* About this task *
In the material below, find the line containing "run 2: final" and the line containing "0.00000640 | 0.000563 |", then reproduce exactly both of them and every line between, and nothing else.

* Entries shown *
--- src/rtl/bagua_pkg.sv ---
// bagua_pkg -- shared definitions for the hexagram builder.
//   * eight trigram encodings (bit0 = bottom line, 1 = yang)
//   * FSM state type
//   * King Wen number table, indexed by the 6-bit {upper, lower} hexagram code
package bagua_pkg;

  localparam logic [2:0] QIAN = 3'b111;
  localparam logic [2:0] KUN  = 3'b000;
  localparam logic [2:0] ZHEN = 3'b001;
  localparam logic [2:0] KAN  = 3'b010;
  localparam logic [2:0] GEN  = 3'b100;
  localparam logic [2:0] XUN  = 3'b110;
  localparam logic [2:0] LI   = 3'b101;
  localparam logic [2:0] DUI  = 3'b011;

  typedef enum logic [1:0] {
    WAIT_LOWER = 2'd0,
    WAIT_UPPER = 2'd1,
    HOLD       = 2'd2
  } bagua_state_e;

  // Entry index = {upper, lower}. Each row is one upper trigram, columns walk
  // the lower trigram in encoding order KUN, ZHEN, KAN, DUI, GEN, LI, XUN, QIAN.
  localparam logic [0:63][6:0] KING_WEN_TBL = {
    7'd2,  7'd24, 7'd7,  7'd19, 7'd15, 7'd36, 7'd46, 7'd11,  // upper KUN
    7'd16, 7'd51, 7'd40, 7'd54, 7'd62, 7'd55, 7'd32, 7'd34,  // upper ZHEN
    7'd8,  7'd3,  7'd29, 7'd60, 7'd39, 7'd63, 7'd48, 7'd5,   // upper KAN
    7'd45, 7'd17, 7'd47, 7'd58, 7'd31, 7'd49, 7'd28, 7'd43,  // upper DUI
    7'd23, 7'd27, 7'd4,  7'd41, 7'd52, 7'd22, 7'd18, 7'd26,  // upper GEN
    7'd35, 7'd21, 7'd64, 7'd38, 7'd56, 7'd30, 7'd50, 7'd14,  // upper LI
    7'd20, 7'd42, 7'd59, 7'd61, 7'd53, 7'd37, 7'd57, 7'd9,   // upper XUN
    7'd12, 7'd25, 7'd6,  7'd10, 7'd33, 7'd13, 7'd44, 7'd1    // upper QIAN
  };

endpackage

--- src/rtl/bagua_kingwen_lut.sv ---
// bagua_kingwen_lut -- combinational King Wen number lookup.
// Ports:
//   code_i     [5:0]  hexagram code {upper, lower}, bit0 = bottom line
//   king_wen_o [6:0]  King Wen number 1..64
module bagua_kingwen_lut
  import bagua_pkg::*;
(
  input  logic [5:0] code_i,
  output logic [6:0] king_wen_o
);

  assign king_wen_o = KING_WEN_TBL[code_i];

endmodule

--- src/rtl/bagua_hexagram_builder.sv ---
// bagua_hexagram_builder -- pairs incoming trigrams (lower first, then upper)
// into hexagrams and offers them on a valid/ready output register.
// Build option: define BAGUA_KINGWEN_EN to register the King Wen number next
// to hex_code; otherwise king_wen is tied to 0 and no table is built.
// Ports:
//   clk, rst          rising-edge clock, synchronous active-high reset
//   en                global enable; low freezes all state (reset still works)
//   tri_in, tri_valid trigram input and its one-cycle strobe
//   hex_code          {upper, lower} of the offered hexagram
//   king_wen          King Wen number of hex_code (0 when option disabled)
//   hex_valid/ready   output handshake
//   hex_count         hexagrams accepted downstream, wraps
//   overflow          sticky: a hexagram completed while the output was stalled
module bagua_hexagram_builder
  import bagua_pkg::*;
#(
  parameter int CNT_W = 8
) (
  input  logic             clk,
  input  logic             rst,
  input  logic             en,
  input  logic [2:0]       tri_in,
  input  logic             tri_valid,
  output logic [5:0]       hex_code,
  output logic [6:0]       king_wen,
  output logic             hex_valid,
  input  logic             hex_ready,
  output logic [CNT_W-1:0] hex_count,
  output logic             overflow
);

  bagua_state_e     state_q, state_d;
  logic [2:0]       lower_q, lower_d;
  logic [2:0]       sh_lower_q, sh_lower_d;
  logic             sh_has_lower_q, sh_has_lower_d;
  logic [5:0]       code_q, code_d;
  logic             valid_q, valid_d;
  logic [CNT_W-1:0] cnt_q, cnt_d;
  logic             ovf_q, ovf_d;
  logic             load_s;
  logic             strobe_s;
  logic             accept_s;

  // en gates the handshake too, so nothing advances while disabled
  assign strobe_s = tri_valid && en;
  assign accept_s = valid_q && hex_ready && en;

  // State register
  always_ff @(posedge clk) begin
    if (rst) begin
      state_q        <= WAIT_LOWER;
      lower_q        <= 3'b000;
      sh_lower_q     <= 3'b000;
      sh_has_lower_q <= 1'b0;
      code_q         <= 6'b000000;
      valid_q        <= 1'b0;
      cnt_q          <= {CNT_W{1'b0}};
      ovf_q          <= 1'b0;
    end else begin
      state_q        <= state_d;
      lower_q        <= lower_d;
      sh_lower_q     <= sh_lower_d;
      sh_has_lower_q <= sh_has_lower_d;
      code_q         <= code_d;
      valid_q        <= valid_d;
      cnt_q          <= cnt_d;
      ovf_q          <= ovf_d;
    end
  end

  // Next-state and datapath update
  always_comb begin
    state_d        = state_q;
    lower_d        = lower_q;
    sh_lower_d     = sh_lower_q;
    sh_has_lower_d = sh_has_lower_q;
    code_d         = code_q;
    valid_d        = valid_q;
    cnt_d          = cnt_q;
    ovf_d          = ovf_q;
    load_s         = 1'b0;
    case (state_q)
      WAIT_LOWER: begin
        if (strobe_s) begin
          lower_d = tri_in;
          state_d = WAIT_UPPER;
        end else begin
          state_d = WAIT_LOWER;
        end
      end
      WAIT_UPPER: begin
        if (strobe_s) begin
          code_d  = {tri_in, lower_q};
          valid_d = 1'b1;
          load_s  = 1'b1;
          state_d = HOLD;
        end else begin
          state_d = WAIT_UPPER;
        end
      end
      HOLD: begin
        if (accept_s) begin
          valid_d        = 1'b0;
          cnt_d          = cnt_q + {{(CNT_W-1){1'b0}}, 1'b1};
          sh_lower_d     = 3'b000;
          sh_has_lower_d = 1'b0;
          // A strobe coinciding with acceptance starts the next pair
          if (strobe_s) begin
            lower_d = tri_in;
            state_d = WAIT_UPPER;
          end else begin
            state_d = WAIT_LOWER;
          end
        end else if (strobe_s) begin
          // Output still stalled: keep pairing in the shadow slot; a
          // completed shadow pair has nowhere to go and is dropped.
          if (!sh_has_lower_q) begin
            sh_lower_d     = tri_in;
            sh_has_lower_d = 1'b1;
          end else begin
            sh_lower_d     = 3'b000;
            sh_has_lower_d = 1'b0;
            ovf_d          = 1'b1;
          end
        end else begin
          state_d = HOLD;
        end
      end
      default: begin
        state_d = WAIT_LOWER;
      end
    endcase
  end

`ifdef BAGUA_KINGWEN_EN
  logic [6:0] kw_lut_s;
  logic [6:0] kw_q, kw_d;

  bagua_kingwen_lut u_kingwen_lut (
    .code_i     ({tri_in, lower_q}),
    .king_wen_o (kw_lut_s)
  );

  // King Wen number follows hex_code only when a new hexagram is loaded
  always_comb begin
    kw_d = kw_q;
    if (load_s) begin
      kw_d = kw_lut_s;
    end else begin
      kw_d = kw_q;
    end
  end

  // King Wen output register
  always_ff @(posedge clk) begin
    if (rst) begin
      kw_q <= 7'd0;
    end else begin
      kw_q <= kw_d;
    end
  end

  assign king_wen = kw_q;
`else
  logic unused_load_s;
  assign unused_load_s = load_s;
  assign king_wen      = 7'd0;
`endif

  assign hex_code  = code_q;
  assign hex_valid = valid_q;
  assign hex_count = cnt_q;
  assign overflow  = ovf_q;

endmodule
--- config.mk ---
export PLATFORM = sky130hd
export DESIGN_NAME = bagua_hexagram_builder
export DESIGN_NICKNAME = d
export VERILOG_FILES = /design/src/rtl/bagua_pkg.sv /design/src/rtl/bagua_kingwen_lut.sv /design/src/rtl/bagua_hexagram_builder.sv
export SDC_FILE = /design/constraint.sdc
export NUM_CORES = 1
export LEC_CHECK = 0
export ABC_CLOCK_PERIOD_IN_PS = 1600
export CAP_MARGIN = 20
export CORE_ASPECT_RATIO = 0.75
export CORE_UTILIZATION = 43
export DETAILED_ROUTE_END_ITERATION = 12
export GPL_TIMING_DRIVEN = 0
export PLACE_DENSITY_LB_ADDON = 0.12
export SKIP_LAST_GASP = 1
export SYNTH_ARGS = -nofsm -noshare
export SYNTH_HDL_FRONTEND = slang
export SYNTH_SLANG_ARGS = --single-unit
--- constraint.sdc ---
create_clock -name clk -period 1.6 [get_ports clk]
set_input_delay 0.16 -clock clk [delete_from_list [all_inputs] [get_ports clk]]
set_output_delay 0.16 -clock clk [all_outputs]
set_load 0.005 [all_outputs]
==> results.toml, run 1 <==
[status]
outcome = "completed"

[final_layout]
design_area_um2 = 1360
layout_common_cells = "dfxtp_1, clkdlybuf4s50_1, a21oi_1"
final_util_pct = 59.5
diodes = 0
layout-drive-gt1-share_pct = 14.0
fin_nets = 160
area_growth_pct = 30.9

[yosys]
postSynthAreaPerCell_um2 = 8.82
yosysSeqAreaShare_pct = 42.3
synth_edf_count = 0
synthesis.area_um2 = 1040
synthCells = 118
synth-async-reset-ratio_pct = 0
synth_seq_cells = 22
synth_ff_type = "dfxtp_1"
ys_types = 32
ys_warn_count = 0

[die]
dieArea_um2 = 2620
num_rows = 15
core_area_um2 = 2290
ioPinCount = 31
die_w_um = 58.8
start_util_pct = 45.5
dieHeight_um = 44.6

[clock_network]
clkSinkCount = 22
insertion_delay_ps = 310
cts_buffer_depth = 2
cts-resized-gates = 0
cts_root_buffer = "clkbuf_4"
numCtsBuffers = 3
clkTransAtPathRegs_ps = 130
post_cts_buffers = 0
cts_tree = "yes"
htree_levels = 1
holdBufCountCts = 0

[power_and_ir_drop]
internal-power_w = 0.000744
p_comb_share_pct = 9.7
irDropWorstVdd_mv = 0.567
seqPwrFrac_pct = 58.3
power_leakage_nw = 0.532
power.switching_w = 0.000223
p_per_area_nw_per_um2 = 709
p_clk_share_pct = 32.0
sw_frac_of_total_pct = 23.1

[global_route]
track_usage_pct = 19.2
antenna_found_initial = 0
grt_max_degree = 13
grt_pass1_wl_mm = 3.73
grt-ovfl-total = 0
grt_pass1_vias = 899

[route]
num_vias = 941
routed_wl_mm = 2.26
first_iter_violations = 21
avgViaCountPerCell = 5.11
wl_per_cell_um = 12.3
firstDrtPassIters = 4
postRouteAntennaNets = 0
drc_errors = 0

[timing]
hold_viol = 0
fin_crit_sh_pct = 91.9
period_needed_ps = 1470
fmax_ghz = 0.680
drv_slew = 0
finClkSkew_ps = 7.39
finalWorstSetupSlack_ps = 130
grt_setup_unrepaired = "false"
finalSetupViolations = 0

[worst_setup_path]
worstSetupStartpointType = "flip-flop"
worst_r2r_path_depth = 3
critical_path_required_ps = 1440
cp-end-kind = "output pin"
slowest_stage = "clkdlybuf4s50_1"
crit_buf_inv = 1
slowest_delay_ps = 550
path_cells = "clkdlybuf4s50_1"
worstPathMaxFanout = 7
r2r-end = "hex_count[7]"
critical_path_class = "flip-flop to output pin"
arrival_ps = 1310
path_delay_family = "buffers and inverters"
timing.rr.start = "state_q[0]"
r2r_setup_slack_ps = 140

[worst_hold_path]
min_to = "state_q[0]"
hold_start = "hex_ready"
hold_path_class = "primary input to flip-flop"
hold_depth = 3

[job]
maxCapViolations = 0

[placement]
numPortBuffers = 22
dp_slack_ps = -208
dp_hpwl_mm = 1.64
place.gp.congestion = 0.789
dpl-instance-area_um2 = 1330
==> metal layers <==
layer	track usage (%)	vias up	wire length, um
li1	-	475	-
met1	22.7	436	1130
met2	33.2	28	1010
met3	5.56	2	98
met4	7.14	0	21
met5	0	-	0
==> how the worst max path moves through the flow <==
stage / start / endpoint / slack (ps) / depth (start not counted)
CTS: hex_count[2] / hex_count[2] / 130 / 1
floorplan: hex_valid / hex_count[4] / 270 / 5
global placement: en / hex_count[7] / -180 / 4
detailed placement: en / hex_count[7] / -210 / 4
finish: hex_count[2] / hex_count[2] / 130 / 1
global route: state_q[0] / hex_count[7] / 10 / 3
==> power by group through the flow <==
| stage | clock network, W | registers, W | logic, W |
|---|---|---|---|
| 2_1_floorplan | 0 | 0.000574 | 0.0000570 |
| 3_3_place_gp | 0 | 0.000575 | 0.0000908 |
| 3_5_place_dp | 0 | 0.000575 | 0.0000931 |
| 4_1_cts | 0.000321 | 0.000563 | 0.0000936 |
| 5_1_grt | 0.000338 | 0.000565 | 0.000104 |
| 6_report | 0.000309 | 0.000563 | 0.0000940 |
==> cell families after synthesis <==
logic type / synth area share [%]
AND/OR/NAND/NOR: 21.8
AO/OA/AOI/OAI: 16.5
flip-flops: 42.3
buffers and inverters: 9.98
multiplexers: 7.93
adder cells (fa/ha/maj): 1.20
other: 0.360
==> cell usage after synthesis, types with 3 or more instances <==
| cell | n | area, um^2 |
|---|---|---|
| buf_4 | 9 | 67.6 |
| a21oi_1 | 14 | 70.1 |
| nand3_1 | 10 | 50.1 |
| o31ai_1 | 3 | 22.5 |
| mux2i_1 | 6 | 60.1 |
| o21ai_0 | 8 | 40.0 |
| dfxtp_1 | 22 | 440 |
| nor2_1 | 10 | 37.5 |
| or3_1 | 3 | 18.8 |
| or4_1 | 3 | 22.5 |
==> through the flow <==
| stage | hold WS, ps | TNS (ps) | total power (W) | cells |
|---|---|---|---|---|
| 6_report | 173 | 0 | 0.000966 | 184 |
| 2_1_floorplan | 304 | 0 | 0.000631 | 124 |
| 5_1_grt | 180 | 0 | 0.00101 | 184 |
| 4_1_cts | 167 | 0 | 0.000977 | 184 |
| 3_3_place_gp | 464 | -495 | 0.000665 | 180 |
| 3_5_place_dp | 461 | -812 | 0.000668 | 180 |
==> area by class of cell <==
type | instances | area (um^2)
buffer | 14 | 96.3
clock buffer | 4 | 36.3
fill | 232 | 927
inverter | 2 | 7.51
multi-input combinational | 86 | 519
sequential | 22 | 440
tap | 34 | 42.5
timing repair buffer | 22 | 220
==> sequential cells by signal, indices dropped and copies added (netlist names) <==
signal / flops
hex_count: 8
hex_code: 6
lower_q: 3
state_q: 2
hex_valid: 1
overflow: 1
sh_has_lower_q: 1
Power figures use the tool's default switching activity.
==> inputs of run 2 (changes only) <==
Settings changed: SETUP_SLACK_MARGIN set to 0.02.
==> results.toml, run 2 (synthesis results as in run 1) <==
[timing]
finalSetupViolations = 0
grt_setup_unrepaired = "false"
hold_viol = 0
fin_crit_sh_pct = 91.5
drv_slew = 0
finalWorstSetupSlack_ps = 136
period_needed_ps = 1460
fmax_ghz = 0.683
tns_ps = 0
finClkSkew_ps = 9.52

[clock_network]
numCtsBuffers = 3
cts_buffer_depth = 2
post_cts_buffers = 0
cts_tree = "yes"
holdBufCountCts = 0
clkSinkCount = 22
clkTransAtPathRegs_ps = 130
htree_levels = 1
cts_root_buffer = "clkbuf_4"
insertion_delay_ps = 310

[power_and_ir_drop]
irDropWorstVdd_mv = 0.566
power_leakage_nw = 0.532
power_w = 0.000964
p_per_area_nw_per_um2 = 705

[die]
die_w_um = 58.8
dieArea_um2 = 2620
start_util_pct = 45.5
num_rows = 15
dieHeight_um = 44.6
ioPinCount = 31
core_area_um2 = 2290

[worst_setup_path]
critical_path_required_ps = 1440
critical_path_class = "flip-flop to output pin"
cp-end-kind = "output pin"
crit_buf_inv = 1
path_cells = "clkdlybuf4s50_1"
worstPathMaxFanout = 7
slowest_delay_ps = 550
path_delay_family = "buffers and inverters"
worstSetupStartpointType = "flip-flop"
slowest_stage = "clkdlybuf4s50_1"
arrival_ps = 1300

[final_layout]
diodes = 0
fillers = 233
design_area_um2 = 1370
multi_input_area_um2 = 526
layout_common_cells = "dfxtp_1, clkdlybuf4s50_1, a21oi_1"
final_util_pct = 59.8
fin_nets = 160
seq_area_um2 = 440
layout-drive-gt1-share_pct = 14.7
area_growth_pct = 31.5
largest_register_ff_count = 8

[route]
postRouteAntennaNets = 0
num_vias = 939
avgViaCountPerCell = 5.10
first_iter_violations = 23
routed_wl_mm = 2.26
firstDrtPassIters = 4
drc_errors = 0
wl_per_cell_um = 12.3

[global_route]
grt-ovfl-total = 0
grt_max_degree = 13
grt_pass1_vias = 899
track_usage_pct = 19.2
antenna_found_initial = 0
grt_pass1_wl_mm = 3.73

[placement]
place.gp.congestion = 0.789
numPortBuffers = 22
dpl-instance-area_um2 = 1330
dp_hpwl_mm = 1.64
dp_slack_ps = -208

[status]
outcome = "completed"

[worst_hold_path]
hold_path_class = "primary input to flip-flop"

[job]
maxCapViolations = 0
==> run 2: cell types whose count changed in the layout (fill, tap and decap cells not counted) <==
cell,delta
nor4_2,+1
nor4_1,-1
==> run 2: layout make-up <==
cell class                      instances  area share (%)
Buffer                                 14            7.04
Multi-Input combinational cell         86            38.4
Inverter                                2           0.548
Sequential cell                        22            32.2
Timing Repair Buffer                   22            16.1
Tap cell                               34            3.11
Clock buffer                            4            2.65
==> run 2: final timing paths <==
path	startpoint	to	slack (ps)	depth (start not counted)
setup / recovery	hex_count[2]	hex_count[2]	140	1
hold / removal	hex_ready	state_q[0]	170	3
setup reg to reg	hex_valid	hex_count[4]	180	5
hold reg to reg	lower_q[1]	lower_q[1]	490	2
==> run 2: timing repair <==
| action | in CTS | in global routing |
|---|---|---|
| endpoints found under the hold margin | 0 | 0 |
| resized for setup | 0 | 1 |
| endpoints found under the setup margin | 0 | 1 |
==> run 2: power breakdown <==
| group | internal, W | switching (W) | total (W) |
|---|---|---|---|
| clock | 0.000139 | 0.000168 | 0.000307 |
| combinational | 0.0000481 | 0.0000460 | 0.0000941 |
| sequential | 0.000556 | 0.00000640 | 0.000563 |
==> run 2: worst reg2reg max path, delay by kind of cell, from the launching register on <==
kind | cells | cell delay (ps)
compound gates | 1 | 140
buf+inv | 2 | 300
flops | 1 | 360
simple gates | 2 | 570
==> run 2: per-stage QoR <==
| stage | std cells | hold WS (ps) |
|---|---|---|
| floorplan | 124 | 304 |
| global placement | 180 | 464 |
| detailed placement | 180 | 461 |
| CTS | 184 | 167 |
| global route | 184 | 180 |
| finish | 184 | 173 |
==> run 2: routing by layer <==
| metal | vias to the layer above | track usage (%) | routed length, um |
|---|---|---|---|
| li1 | 475 | - | - |
| met1 | 434 | 22.7 | 1120 |
| met3 | 2 | 5.56 | 101 |
| met5 | - | 0 | 0 |
| met4 | 0 | 7.14 | 21 |
| met2 | 28 | 33.2 | 1020 |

* Written solution *
==> run 2: final timing paths <==
path	startpoint	to	slack (ps)	depth (start not counted)
setup / recovery	hex_count[2]	hex_count[2]	140	1
hold / removal	hex_ready	state_q[0]	170	3
setup reg to reg	hex_valid	hex_count[4]	180	5
hold reg to reg	lower_q[1]	lower_q[1]	490	2
==> run 2: timing repair <==
| action | in CTS | in global routing |
|---|---|---|
| endpoints found under the hold margin | 0 | 0 |
| resized for setup | 0 | 1 |
| endpoints found under the setup margin | 0 | 1 |
==> run 2: power breakdown <==
| group | internal, W | switching (W) | total (W) |
|---|---|---|---|
| clock | 0.000139 | 0.000168 | 0.000307 |
| combinational | 0.0000481 | 0.0000460 | 0.0000941 |
| sequential | 0.000556 | 0.00000640 | 0.000563 |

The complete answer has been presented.